====== RECORDS

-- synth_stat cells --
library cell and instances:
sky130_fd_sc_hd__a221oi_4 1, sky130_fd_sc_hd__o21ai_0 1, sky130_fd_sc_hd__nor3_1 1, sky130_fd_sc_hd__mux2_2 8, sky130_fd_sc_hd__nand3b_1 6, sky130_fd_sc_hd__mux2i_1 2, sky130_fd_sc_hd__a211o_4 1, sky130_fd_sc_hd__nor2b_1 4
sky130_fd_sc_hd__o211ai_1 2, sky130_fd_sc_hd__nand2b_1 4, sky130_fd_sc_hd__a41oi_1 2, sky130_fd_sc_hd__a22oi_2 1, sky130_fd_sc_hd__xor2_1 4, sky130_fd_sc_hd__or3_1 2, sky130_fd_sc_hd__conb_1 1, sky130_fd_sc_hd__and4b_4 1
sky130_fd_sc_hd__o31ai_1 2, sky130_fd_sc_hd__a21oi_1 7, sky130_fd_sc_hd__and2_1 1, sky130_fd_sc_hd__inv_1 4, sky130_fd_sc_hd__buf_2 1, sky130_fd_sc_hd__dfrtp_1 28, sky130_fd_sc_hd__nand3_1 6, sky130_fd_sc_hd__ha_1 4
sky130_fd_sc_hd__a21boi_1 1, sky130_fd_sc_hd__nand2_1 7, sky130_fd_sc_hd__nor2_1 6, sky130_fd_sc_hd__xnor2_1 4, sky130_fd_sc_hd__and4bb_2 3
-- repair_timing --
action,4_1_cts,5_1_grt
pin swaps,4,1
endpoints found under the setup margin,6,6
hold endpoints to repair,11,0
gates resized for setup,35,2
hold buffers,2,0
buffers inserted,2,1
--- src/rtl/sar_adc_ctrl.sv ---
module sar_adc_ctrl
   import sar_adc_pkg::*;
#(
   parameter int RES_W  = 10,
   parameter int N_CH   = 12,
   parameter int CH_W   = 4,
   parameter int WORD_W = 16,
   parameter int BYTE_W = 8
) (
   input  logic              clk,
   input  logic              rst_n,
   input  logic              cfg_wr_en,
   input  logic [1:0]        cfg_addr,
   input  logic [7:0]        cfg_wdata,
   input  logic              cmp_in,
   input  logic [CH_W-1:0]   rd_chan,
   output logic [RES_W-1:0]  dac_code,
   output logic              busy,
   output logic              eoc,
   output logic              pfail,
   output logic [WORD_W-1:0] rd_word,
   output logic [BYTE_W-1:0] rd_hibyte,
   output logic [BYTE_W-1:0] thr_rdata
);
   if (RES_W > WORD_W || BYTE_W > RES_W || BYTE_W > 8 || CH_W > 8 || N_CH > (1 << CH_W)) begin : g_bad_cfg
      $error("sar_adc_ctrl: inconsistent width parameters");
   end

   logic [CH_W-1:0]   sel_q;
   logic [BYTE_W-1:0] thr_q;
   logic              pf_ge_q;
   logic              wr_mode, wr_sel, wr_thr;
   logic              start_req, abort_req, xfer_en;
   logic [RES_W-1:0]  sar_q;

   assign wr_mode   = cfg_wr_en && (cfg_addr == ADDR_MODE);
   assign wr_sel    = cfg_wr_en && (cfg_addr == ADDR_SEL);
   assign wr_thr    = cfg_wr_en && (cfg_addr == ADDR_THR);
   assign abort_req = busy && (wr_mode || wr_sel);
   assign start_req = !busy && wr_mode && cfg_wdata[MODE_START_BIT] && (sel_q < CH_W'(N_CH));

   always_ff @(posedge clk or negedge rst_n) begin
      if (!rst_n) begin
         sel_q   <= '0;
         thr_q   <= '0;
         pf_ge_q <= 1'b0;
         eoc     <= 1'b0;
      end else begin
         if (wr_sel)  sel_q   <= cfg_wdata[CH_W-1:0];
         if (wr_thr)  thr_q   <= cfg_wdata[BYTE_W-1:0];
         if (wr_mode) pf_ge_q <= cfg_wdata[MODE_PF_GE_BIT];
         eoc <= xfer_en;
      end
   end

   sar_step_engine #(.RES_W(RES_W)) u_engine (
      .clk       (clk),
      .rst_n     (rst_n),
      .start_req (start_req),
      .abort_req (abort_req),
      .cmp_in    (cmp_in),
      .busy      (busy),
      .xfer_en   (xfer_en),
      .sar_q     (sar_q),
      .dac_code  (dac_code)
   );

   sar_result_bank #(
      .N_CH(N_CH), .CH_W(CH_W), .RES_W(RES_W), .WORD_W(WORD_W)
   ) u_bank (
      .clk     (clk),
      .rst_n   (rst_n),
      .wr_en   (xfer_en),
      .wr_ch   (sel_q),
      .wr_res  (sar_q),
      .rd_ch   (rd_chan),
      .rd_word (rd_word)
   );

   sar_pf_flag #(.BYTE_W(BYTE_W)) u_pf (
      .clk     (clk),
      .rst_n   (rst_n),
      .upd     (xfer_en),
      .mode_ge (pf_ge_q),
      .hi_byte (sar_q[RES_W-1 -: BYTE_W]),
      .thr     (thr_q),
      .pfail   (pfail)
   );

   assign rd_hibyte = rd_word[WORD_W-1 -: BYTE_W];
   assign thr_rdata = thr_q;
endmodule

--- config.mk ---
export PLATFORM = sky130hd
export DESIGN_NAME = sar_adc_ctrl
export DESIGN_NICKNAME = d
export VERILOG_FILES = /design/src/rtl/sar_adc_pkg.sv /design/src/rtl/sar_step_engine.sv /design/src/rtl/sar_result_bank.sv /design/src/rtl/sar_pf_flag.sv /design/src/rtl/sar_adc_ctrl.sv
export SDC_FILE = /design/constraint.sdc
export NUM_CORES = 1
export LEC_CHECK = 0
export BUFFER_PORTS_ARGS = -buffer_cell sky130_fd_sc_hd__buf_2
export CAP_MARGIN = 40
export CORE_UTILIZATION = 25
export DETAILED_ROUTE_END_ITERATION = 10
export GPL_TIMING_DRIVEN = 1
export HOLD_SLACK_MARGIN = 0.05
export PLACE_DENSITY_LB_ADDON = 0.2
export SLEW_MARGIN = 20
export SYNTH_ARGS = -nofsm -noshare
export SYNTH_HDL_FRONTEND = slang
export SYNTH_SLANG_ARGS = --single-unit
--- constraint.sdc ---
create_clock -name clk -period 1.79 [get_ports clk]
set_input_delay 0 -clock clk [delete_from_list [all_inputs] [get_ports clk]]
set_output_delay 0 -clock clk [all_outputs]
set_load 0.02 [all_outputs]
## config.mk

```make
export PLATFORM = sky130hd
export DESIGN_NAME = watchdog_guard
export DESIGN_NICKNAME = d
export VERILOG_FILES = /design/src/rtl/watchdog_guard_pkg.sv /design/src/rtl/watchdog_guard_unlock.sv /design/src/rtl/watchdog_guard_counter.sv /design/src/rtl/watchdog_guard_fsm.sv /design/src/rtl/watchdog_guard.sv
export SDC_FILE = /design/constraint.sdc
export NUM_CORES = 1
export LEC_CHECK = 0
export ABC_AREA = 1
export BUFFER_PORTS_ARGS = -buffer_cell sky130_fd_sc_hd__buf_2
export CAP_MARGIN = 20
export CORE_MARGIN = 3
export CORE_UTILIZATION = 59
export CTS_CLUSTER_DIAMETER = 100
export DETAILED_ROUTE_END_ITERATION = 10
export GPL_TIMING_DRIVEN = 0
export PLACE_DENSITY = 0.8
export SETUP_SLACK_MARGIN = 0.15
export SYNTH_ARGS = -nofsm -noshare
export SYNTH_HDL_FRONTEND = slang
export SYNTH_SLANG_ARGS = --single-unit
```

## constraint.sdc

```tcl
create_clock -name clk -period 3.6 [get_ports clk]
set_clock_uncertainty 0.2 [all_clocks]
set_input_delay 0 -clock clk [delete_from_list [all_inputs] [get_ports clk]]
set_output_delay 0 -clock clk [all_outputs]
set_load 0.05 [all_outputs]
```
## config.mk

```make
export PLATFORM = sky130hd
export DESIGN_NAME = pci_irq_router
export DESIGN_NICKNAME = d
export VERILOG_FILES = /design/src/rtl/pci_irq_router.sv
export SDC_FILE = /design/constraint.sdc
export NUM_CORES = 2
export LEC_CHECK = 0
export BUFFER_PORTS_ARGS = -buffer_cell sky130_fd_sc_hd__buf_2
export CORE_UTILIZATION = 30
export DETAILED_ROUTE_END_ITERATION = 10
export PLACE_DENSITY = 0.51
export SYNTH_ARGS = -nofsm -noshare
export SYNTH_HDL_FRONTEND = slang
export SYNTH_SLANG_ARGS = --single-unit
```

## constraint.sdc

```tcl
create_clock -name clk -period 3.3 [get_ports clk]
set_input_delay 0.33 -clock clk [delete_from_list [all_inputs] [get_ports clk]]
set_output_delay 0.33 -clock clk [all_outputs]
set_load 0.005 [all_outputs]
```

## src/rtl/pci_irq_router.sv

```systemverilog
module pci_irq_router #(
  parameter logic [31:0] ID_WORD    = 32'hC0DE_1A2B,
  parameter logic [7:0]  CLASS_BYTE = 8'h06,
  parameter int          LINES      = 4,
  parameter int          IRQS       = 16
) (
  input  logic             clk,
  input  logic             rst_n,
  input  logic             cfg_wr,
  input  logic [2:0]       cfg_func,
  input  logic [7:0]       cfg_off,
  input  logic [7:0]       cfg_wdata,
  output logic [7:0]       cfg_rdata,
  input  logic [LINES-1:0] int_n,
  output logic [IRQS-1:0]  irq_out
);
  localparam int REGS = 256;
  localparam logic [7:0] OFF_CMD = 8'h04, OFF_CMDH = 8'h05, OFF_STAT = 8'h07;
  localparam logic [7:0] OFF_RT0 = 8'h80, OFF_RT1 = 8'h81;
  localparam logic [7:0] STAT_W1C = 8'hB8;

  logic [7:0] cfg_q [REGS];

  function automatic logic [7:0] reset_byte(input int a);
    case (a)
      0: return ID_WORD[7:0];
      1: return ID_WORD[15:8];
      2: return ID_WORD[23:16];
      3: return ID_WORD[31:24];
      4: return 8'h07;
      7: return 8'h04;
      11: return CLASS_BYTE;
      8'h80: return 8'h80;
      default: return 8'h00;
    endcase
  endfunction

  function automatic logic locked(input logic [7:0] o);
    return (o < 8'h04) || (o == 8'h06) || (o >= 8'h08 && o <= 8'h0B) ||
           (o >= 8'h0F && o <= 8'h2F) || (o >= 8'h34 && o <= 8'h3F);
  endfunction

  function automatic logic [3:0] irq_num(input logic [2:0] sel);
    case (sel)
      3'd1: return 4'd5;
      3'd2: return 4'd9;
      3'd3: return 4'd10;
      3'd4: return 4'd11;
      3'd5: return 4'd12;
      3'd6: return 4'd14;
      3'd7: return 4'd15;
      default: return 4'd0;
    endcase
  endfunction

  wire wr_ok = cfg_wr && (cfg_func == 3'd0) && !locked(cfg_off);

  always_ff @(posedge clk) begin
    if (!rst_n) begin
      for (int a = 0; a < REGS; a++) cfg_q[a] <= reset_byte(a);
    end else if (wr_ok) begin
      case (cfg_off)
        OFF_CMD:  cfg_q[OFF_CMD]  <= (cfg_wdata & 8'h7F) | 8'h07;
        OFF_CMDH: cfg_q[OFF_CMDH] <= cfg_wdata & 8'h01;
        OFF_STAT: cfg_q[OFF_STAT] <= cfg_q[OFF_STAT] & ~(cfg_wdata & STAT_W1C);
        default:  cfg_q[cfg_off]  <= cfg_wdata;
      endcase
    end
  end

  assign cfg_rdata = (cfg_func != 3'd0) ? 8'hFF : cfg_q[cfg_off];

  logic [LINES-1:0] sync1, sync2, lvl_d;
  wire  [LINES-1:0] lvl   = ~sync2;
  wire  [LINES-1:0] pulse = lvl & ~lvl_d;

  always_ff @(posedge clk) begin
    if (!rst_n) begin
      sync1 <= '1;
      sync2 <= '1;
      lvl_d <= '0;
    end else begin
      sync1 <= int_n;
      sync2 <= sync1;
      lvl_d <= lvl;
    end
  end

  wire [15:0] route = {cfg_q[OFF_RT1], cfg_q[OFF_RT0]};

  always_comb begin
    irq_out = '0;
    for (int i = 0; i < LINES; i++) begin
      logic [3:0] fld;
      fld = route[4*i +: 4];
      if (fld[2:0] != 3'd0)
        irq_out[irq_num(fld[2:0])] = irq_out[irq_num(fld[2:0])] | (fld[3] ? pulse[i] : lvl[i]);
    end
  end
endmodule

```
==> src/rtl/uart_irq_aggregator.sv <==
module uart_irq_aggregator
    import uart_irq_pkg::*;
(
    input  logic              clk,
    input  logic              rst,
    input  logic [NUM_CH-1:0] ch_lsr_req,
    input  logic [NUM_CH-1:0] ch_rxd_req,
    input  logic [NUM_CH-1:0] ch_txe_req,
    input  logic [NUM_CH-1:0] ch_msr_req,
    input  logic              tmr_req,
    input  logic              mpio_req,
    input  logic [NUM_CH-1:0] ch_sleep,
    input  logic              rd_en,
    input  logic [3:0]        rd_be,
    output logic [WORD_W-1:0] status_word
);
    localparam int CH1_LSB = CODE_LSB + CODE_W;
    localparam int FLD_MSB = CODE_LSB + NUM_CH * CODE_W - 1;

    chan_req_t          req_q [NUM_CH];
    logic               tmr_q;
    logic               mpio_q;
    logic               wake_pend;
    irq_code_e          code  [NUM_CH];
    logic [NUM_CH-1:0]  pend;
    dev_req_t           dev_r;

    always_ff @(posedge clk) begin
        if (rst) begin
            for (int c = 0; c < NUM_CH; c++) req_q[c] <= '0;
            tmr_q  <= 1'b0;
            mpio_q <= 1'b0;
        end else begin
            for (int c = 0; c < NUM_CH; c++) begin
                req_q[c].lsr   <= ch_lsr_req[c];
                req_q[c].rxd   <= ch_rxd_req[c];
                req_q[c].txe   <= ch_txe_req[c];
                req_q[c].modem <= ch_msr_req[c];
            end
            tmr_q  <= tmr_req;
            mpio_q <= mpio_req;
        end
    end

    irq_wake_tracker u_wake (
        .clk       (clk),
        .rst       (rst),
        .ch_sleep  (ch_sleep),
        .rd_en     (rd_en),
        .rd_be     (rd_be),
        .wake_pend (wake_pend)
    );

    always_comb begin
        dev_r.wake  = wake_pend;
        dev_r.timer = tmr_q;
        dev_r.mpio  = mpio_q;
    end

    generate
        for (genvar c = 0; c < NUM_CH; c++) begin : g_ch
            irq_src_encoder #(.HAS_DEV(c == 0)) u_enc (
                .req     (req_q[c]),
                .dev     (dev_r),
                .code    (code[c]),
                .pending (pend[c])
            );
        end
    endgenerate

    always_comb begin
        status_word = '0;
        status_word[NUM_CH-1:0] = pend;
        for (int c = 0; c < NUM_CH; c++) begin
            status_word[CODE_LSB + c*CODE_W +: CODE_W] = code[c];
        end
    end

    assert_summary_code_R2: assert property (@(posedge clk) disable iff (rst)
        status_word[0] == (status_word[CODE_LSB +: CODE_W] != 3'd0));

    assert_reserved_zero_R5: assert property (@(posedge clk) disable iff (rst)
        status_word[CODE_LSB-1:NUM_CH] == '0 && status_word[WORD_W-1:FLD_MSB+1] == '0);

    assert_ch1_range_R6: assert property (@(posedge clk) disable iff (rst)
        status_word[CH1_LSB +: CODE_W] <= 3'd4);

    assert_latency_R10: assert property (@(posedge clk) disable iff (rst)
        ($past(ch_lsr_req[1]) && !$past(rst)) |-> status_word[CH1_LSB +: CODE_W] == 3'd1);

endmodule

============

- **ABOUT THIS EXERCISE**: Look over the records above and say, with no extra words, how many lines include "endpoints".

- **RESULT OF THIS EXERCISE**: 2